しまかぜから見る天保山マーケットプレイス   

 タラップから甲板に上がり、さらに上に昇るとほとんど兵装部分。
 なにしろ護衛艦だからね。横浜で見る氷川丸や日本丸とは大違い。

ミサイルランチャー  

 ミサイルや速射砲の説明も受けました。

5インチ単装速射砲(実際には発射されなかった) 

  具体的な敵国名は出なかったけど、戦闘的な某国からいきなり攻撃を受けたら、このような兵器で防衛するのもやむを得ないのではないか、そんな気になりました。

護衛艦しまかぜ・全景 

 大坂のウォーターフロント・築港(ちっこう)にやってきました。
 この北側に天保山公園という小高い丘があるのですが、実はこれ、天保山というれっきとした山、しかも日本一低い山だそうです。

天保山公園 

 公園の北に「天保山々頂」の表示。

山頂の表示(向こうは天保山渡船場)  

 さらに「日本一低い山」「大阪・天保山山頂/4.53m」とあります。

標高の表示  

 そして手前の敷石のなかにある×印。これが山頂の三角点です。
 3年前ここへきたとき、公園整備のおじさんに教えてもらいました。

敷石のなかに山頂の三角点が 

 天保山は天保2年(1831)安治川の川浚(さら)いをした際、その土砂を河口に積み上げてできた築山のことで、当時は20mほどの高さがあったのですが、幕末には砲台が築かれ、さらに戦後になって地下水のくみ上げで地盤沈下が起こり、現在では標高4.53m。「日本一低い山」になりました。

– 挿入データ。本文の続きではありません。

### config.mk
export PLATFORM = sky130hd
export DESIGN_NAME = mac_q15
export DESIGN_NICKNAME = d
export VERILOG_FILES = /design/src/rtl/mac_q15_pkg.sv /design/src/rtl/mac_mul_stage.sv /design/src/rtl/mac_acc_stage.sv /design/src/rtl/mac_readout.sv /design/src/rtl/mac_q15.sv
export SDC_FILE = /design/constraint.sdc
export NUM_CORES = 1
export LEC_CHECK = 0
export BUFFER_PORTS_ARGS = -buffer_cell sky130_fd_sc_hd__buf_2
export CAP_MARGIN = 20
export CORE_AREA = 5 5 182 184
export CTS_BUF_LIST = sky130_fd_sc_hd__clkbuf_16
export CTS_CLUSTER_SIZE = 10
export DETAILED_ROUTE_END_ITERATION = 7
export DIE_AREA = 0 0 187 189
export PLACE_DENSITY = 0.71
export SYNTH_ARGS = -nofsm -noshare
export SYNTH_HDL_FRONTEND = slang
export SYNTH_SLANG_ARGS = --single-unit
### constraint.sdc
create_clock -name clk -period 15.15 [get_ports clk]
set_input_delay 3.03 -clock clk [delete_from_list [all_inputs] [get_ports clk]]
set_output_delay 3.03 -clock clk [all_outputs]
set_load 0.05 [all_outputs]
### src/rtl/mac_q15_pkg.sv
package mac_q15_pkg;
  typedef enum logic [1:0] {
    OP_CLEAR = 2'b00,
    OP_LOAD  = 2'b01,
    OP_ACCUM = 2'b10,
    OP_READ  = 2'b11
  } mac_op_e;
endpackage

### src/rtl/mac_mul_stage.sv
module mac_mul_stage #(
  parameter int IW  = 16,
  parameter int SHW = 4,
  localparam int PW = 2 * IW
) (
  input  logic           clk,
  input  logic           rst,
  input  logic           in_valid,
  input  logic [1:0]     op,
  input  logic [SHW-1:0] shift,
  input  logic           sat_en,
  input  logic [IW-1:0]  a,
  input  logic [IW-1:0]  b,
  output logic           s1_valid,
  output logic [1:0]     s1_op,
  output logic [SHW-1:0] s1_shift,
  output logic           s1_sat,
  output logic [PW-1:0]  s1_prod
);
  logic signed [PW-1:0] prod_n;

  always_comb begin
    prod_n = PW'($signed(a)) * PW'($signed(b));
  end

  always_ff @(posedge clk) begin
    if (rst) begin
      s1_valid <= 1'b0;
      s1_op    <= '0;
      s1_shift <= '0;
      s1_sat   <= 1'b0;
      s1_prod  <= '0;
    end else begin
      s1_valid <= in_valid;
      if (in_valid) begin
        s1_op    <= op;
        s1_shift <= shift;
        s1_sat   <= sat_en;
        s1_prod  <= prod_n;
      end
    end
  end

  // every accepted operation reaches the second stage one clock later
  a_r5_stage_follows : assert property (@(posedge clk) disable iff (rst)
    in_valid |=> s1_valid);
  // idle cycles do not produce a second-stage operation
  a_r4_idle_drops : assert property (@(posedge clk) disable iff (rst)
    !in_valid |=> !s1_valid);
endmodule
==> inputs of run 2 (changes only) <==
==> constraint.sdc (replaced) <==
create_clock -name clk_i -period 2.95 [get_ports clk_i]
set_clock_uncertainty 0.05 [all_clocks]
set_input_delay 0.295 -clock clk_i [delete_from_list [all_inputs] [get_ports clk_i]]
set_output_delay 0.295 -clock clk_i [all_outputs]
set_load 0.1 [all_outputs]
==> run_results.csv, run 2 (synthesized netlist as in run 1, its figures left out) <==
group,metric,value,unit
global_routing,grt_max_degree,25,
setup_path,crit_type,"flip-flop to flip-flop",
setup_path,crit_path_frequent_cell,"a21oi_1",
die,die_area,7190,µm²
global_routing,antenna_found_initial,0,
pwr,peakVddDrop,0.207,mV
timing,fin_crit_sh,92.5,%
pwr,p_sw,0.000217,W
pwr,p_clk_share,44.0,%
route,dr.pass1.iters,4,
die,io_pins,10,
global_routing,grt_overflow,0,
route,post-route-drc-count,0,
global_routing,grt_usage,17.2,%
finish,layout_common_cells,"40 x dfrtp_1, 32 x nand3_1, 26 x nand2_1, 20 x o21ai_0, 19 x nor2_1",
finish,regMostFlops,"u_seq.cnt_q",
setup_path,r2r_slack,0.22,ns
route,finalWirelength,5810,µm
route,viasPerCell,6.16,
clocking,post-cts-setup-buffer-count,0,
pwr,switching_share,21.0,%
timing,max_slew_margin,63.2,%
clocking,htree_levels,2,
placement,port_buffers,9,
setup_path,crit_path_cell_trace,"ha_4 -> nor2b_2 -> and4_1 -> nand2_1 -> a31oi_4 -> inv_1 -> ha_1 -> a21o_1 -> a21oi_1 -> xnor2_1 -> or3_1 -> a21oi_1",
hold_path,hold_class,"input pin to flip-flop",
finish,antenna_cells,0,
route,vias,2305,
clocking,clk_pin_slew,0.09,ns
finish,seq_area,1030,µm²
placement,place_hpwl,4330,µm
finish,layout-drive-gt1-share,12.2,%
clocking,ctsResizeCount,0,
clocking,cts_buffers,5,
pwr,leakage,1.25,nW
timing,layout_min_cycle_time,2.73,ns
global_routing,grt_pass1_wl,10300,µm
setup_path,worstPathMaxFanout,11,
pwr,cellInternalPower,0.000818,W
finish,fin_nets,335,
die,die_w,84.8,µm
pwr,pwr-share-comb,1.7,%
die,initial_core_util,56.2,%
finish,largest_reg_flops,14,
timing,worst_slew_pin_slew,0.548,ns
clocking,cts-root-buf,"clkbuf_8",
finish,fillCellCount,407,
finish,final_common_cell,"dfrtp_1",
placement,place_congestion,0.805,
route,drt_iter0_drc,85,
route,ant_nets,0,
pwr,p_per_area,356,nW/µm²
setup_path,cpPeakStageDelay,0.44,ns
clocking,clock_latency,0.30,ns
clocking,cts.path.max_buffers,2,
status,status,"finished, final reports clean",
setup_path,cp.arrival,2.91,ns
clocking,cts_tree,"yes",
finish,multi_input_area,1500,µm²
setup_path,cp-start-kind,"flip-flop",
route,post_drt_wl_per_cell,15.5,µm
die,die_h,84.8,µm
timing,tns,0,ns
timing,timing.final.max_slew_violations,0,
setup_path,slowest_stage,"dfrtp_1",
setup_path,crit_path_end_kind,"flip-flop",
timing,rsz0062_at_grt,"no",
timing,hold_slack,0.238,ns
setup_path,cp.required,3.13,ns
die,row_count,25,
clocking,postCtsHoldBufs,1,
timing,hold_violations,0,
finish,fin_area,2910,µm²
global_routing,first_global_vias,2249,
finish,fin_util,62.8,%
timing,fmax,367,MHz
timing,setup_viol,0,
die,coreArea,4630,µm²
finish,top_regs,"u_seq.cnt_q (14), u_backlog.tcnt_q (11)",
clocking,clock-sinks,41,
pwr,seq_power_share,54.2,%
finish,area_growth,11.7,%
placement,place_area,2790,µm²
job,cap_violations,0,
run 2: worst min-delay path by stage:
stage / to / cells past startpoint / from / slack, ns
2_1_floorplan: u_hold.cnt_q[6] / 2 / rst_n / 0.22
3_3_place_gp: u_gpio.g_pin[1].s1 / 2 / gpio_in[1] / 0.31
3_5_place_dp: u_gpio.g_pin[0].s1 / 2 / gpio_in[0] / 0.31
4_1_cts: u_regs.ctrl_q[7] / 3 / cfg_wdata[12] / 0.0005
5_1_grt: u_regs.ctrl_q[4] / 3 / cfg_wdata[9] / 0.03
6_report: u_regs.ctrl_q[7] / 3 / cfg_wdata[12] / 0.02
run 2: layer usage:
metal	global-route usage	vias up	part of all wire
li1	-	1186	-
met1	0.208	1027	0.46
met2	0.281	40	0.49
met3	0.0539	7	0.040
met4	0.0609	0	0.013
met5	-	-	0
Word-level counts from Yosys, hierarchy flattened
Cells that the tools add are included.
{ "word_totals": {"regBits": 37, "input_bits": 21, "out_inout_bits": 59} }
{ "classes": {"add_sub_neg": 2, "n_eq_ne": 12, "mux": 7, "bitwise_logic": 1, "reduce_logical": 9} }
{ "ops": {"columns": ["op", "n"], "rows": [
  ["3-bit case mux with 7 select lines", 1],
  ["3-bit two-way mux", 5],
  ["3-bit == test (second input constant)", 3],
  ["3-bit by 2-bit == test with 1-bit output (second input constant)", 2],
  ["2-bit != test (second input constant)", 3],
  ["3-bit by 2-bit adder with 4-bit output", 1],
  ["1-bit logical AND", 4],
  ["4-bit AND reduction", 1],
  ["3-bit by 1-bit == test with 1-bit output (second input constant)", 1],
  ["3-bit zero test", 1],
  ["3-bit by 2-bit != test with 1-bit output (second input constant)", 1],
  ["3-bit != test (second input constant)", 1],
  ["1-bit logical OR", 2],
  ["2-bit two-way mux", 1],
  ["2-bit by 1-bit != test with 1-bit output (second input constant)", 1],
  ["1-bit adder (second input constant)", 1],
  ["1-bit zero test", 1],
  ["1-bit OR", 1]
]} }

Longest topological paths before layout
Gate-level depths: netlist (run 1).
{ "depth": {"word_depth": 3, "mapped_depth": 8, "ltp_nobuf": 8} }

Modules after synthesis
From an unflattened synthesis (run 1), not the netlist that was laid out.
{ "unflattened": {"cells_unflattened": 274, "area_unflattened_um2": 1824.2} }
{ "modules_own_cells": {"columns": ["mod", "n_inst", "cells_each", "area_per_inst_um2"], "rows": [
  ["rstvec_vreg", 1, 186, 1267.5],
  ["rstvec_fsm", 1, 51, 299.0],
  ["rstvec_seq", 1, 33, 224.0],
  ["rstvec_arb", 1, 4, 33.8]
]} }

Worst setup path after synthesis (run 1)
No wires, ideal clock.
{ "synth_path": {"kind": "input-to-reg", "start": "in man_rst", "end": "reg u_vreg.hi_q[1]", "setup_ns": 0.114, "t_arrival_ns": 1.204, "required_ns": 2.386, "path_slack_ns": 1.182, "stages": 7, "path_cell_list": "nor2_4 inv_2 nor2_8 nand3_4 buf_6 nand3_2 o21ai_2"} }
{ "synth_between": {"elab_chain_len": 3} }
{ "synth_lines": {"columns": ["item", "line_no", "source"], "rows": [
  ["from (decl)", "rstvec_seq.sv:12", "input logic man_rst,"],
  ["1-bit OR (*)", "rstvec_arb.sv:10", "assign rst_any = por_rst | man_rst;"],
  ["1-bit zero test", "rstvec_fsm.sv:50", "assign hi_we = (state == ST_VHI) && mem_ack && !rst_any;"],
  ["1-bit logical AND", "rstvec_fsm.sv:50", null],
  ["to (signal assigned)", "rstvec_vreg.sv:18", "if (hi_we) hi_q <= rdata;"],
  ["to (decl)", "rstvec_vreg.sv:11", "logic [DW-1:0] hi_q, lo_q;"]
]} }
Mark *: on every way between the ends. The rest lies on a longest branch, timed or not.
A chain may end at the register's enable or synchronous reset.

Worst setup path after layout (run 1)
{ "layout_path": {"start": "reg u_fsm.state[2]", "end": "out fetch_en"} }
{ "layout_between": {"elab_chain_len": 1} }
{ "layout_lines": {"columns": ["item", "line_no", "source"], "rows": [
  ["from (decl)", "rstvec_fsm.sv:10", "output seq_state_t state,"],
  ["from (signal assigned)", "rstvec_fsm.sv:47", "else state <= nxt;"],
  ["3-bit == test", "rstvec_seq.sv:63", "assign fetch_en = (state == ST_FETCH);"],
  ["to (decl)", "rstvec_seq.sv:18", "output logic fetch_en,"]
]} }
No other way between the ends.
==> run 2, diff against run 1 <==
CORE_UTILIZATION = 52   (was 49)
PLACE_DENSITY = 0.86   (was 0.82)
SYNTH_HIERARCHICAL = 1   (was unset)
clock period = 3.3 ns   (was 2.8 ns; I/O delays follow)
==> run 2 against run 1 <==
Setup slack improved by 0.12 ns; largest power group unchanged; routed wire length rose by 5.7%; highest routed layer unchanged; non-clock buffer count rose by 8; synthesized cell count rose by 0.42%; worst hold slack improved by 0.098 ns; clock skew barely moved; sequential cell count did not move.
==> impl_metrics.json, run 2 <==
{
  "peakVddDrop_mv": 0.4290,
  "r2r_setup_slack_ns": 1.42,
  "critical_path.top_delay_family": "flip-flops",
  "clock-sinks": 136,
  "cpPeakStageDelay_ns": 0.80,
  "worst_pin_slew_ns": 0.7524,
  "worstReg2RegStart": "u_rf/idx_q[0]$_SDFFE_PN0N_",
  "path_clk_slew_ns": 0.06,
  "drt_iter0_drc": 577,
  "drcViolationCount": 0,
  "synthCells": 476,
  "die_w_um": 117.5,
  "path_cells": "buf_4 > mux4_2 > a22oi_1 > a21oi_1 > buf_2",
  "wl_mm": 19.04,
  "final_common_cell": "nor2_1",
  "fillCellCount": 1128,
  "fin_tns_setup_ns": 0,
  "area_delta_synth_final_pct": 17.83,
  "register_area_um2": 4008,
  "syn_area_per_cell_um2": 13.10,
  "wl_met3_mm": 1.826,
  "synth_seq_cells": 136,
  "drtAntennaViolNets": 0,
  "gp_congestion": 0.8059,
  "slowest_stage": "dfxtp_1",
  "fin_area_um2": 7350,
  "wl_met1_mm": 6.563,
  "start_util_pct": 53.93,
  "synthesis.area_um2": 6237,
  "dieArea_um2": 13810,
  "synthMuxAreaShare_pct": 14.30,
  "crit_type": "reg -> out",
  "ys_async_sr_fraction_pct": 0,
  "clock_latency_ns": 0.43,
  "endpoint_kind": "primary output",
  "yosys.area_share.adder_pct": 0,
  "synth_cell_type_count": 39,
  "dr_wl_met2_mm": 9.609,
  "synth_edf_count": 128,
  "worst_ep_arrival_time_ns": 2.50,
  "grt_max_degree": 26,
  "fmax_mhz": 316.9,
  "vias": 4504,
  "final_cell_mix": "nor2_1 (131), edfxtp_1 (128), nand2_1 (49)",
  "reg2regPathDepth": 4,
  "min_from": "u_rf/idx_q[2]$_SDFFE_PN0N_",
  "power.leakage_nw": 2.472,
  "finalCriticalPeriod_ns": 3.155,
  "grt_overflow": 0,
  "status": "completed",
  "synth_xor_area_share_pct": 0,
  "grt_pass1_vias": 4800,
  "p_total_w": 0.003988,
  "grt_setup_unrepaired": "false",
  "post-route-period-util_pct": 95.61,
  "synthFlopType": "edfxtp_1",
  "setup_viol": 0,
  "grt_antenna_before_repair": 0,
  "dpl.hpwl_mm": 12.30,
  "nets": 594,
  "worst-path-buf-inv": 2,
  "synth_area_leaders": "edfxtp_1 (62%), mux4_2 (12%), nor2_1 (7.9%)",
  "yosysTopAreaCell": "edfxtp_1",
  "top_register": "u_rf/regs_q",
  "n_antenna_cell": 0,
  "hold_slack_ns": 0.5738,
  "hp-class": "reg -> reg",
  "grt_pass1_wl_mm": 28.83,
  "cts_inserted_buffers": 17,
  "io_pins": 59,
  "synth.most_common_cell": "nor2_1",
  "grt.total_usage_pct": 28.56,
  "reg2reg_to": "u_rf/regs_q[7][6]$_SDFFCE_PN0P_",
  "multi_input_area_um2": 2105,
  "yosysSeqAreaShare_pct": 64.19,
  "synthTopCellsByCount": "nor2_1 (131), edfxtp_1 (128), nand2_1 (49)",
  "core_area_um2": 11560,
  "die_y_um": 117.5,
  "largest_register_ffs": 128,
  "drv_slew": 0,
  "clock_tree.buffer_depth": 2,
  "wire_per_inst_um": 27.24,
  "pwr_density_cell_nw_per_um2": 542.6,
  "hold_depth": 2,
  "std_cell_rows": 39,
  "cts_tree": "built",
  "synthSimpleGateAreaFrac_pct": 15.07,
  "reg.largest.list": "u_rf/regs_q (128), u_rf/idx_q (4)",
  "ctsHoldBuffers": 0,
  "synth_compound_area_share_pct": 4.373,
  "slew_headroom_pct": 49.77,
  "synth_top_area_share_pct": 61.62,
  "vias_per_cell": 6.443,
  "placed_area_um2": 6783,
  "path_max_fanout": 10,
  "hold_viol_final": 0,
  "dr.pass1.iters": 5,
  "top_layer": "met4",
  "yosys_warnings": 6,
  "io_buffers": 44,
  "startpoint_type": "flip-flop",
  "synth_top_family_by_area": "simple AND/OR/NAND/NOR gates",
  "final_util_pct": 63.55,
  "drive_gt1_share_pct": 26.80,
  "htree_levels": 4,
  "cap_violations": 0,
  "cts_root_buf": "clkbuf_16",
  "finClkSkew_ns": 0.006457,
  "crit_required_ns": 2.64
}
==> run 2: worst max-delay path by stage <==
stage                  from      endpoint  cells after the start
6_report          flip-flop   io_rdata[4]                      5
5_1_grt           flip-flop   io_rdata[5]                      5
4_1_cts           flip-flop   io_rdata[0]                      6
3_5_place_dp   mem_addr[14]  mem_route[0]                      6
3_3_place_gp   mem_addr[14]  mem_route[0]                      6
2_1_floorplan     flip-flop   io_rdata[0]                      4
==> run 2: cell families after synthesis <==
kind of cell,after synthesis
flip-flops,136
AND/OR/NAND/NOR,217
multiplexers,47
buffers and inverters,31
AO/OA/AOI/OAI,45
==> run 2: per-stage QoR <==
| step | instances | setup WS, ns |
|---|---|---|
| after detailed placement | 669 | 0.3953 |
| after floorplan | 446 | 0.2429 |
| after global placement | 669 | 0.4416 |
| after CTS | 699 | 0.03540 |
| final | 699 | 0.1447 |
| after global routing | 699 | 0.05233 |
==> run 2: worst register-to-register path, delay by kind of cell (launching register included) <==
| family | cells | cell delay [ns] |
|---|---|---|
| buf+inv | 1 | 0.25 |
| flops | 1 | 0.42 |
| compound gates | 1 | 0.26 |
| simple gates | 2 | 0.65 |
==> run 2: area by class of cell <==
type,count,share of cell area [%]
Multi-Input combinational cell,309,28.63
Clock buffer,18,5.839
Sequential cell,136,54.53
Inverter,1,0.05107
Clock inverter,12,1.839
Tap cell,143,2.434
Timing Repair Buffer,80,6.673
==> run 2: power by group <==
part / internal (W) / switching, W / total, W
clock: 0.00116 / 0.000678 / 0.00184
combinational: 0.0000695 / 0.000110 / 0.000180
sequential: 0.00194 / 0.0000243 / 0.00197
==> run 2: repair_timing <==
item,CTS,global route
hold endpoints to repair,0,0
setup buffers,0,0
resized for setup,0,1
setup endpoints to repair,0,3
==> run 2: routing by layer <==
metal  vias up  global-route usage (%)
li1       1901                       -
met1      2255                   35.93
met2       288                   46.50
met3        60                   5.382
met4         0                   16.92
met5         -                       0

(実際は2位)
 

 この天保山はできた当初、夜間航行の便をはかって高灯籠を設けるなど、船舶入港の目印とともに遊興地としても整備され……冬の雪見、夏の遊船や和歌俳諧の会合など遊覧船で賑ったそうです。

昔の天保山風景図 

 公園入口にはその解説とともに「浪花天保山風景」の絵が掲げられています。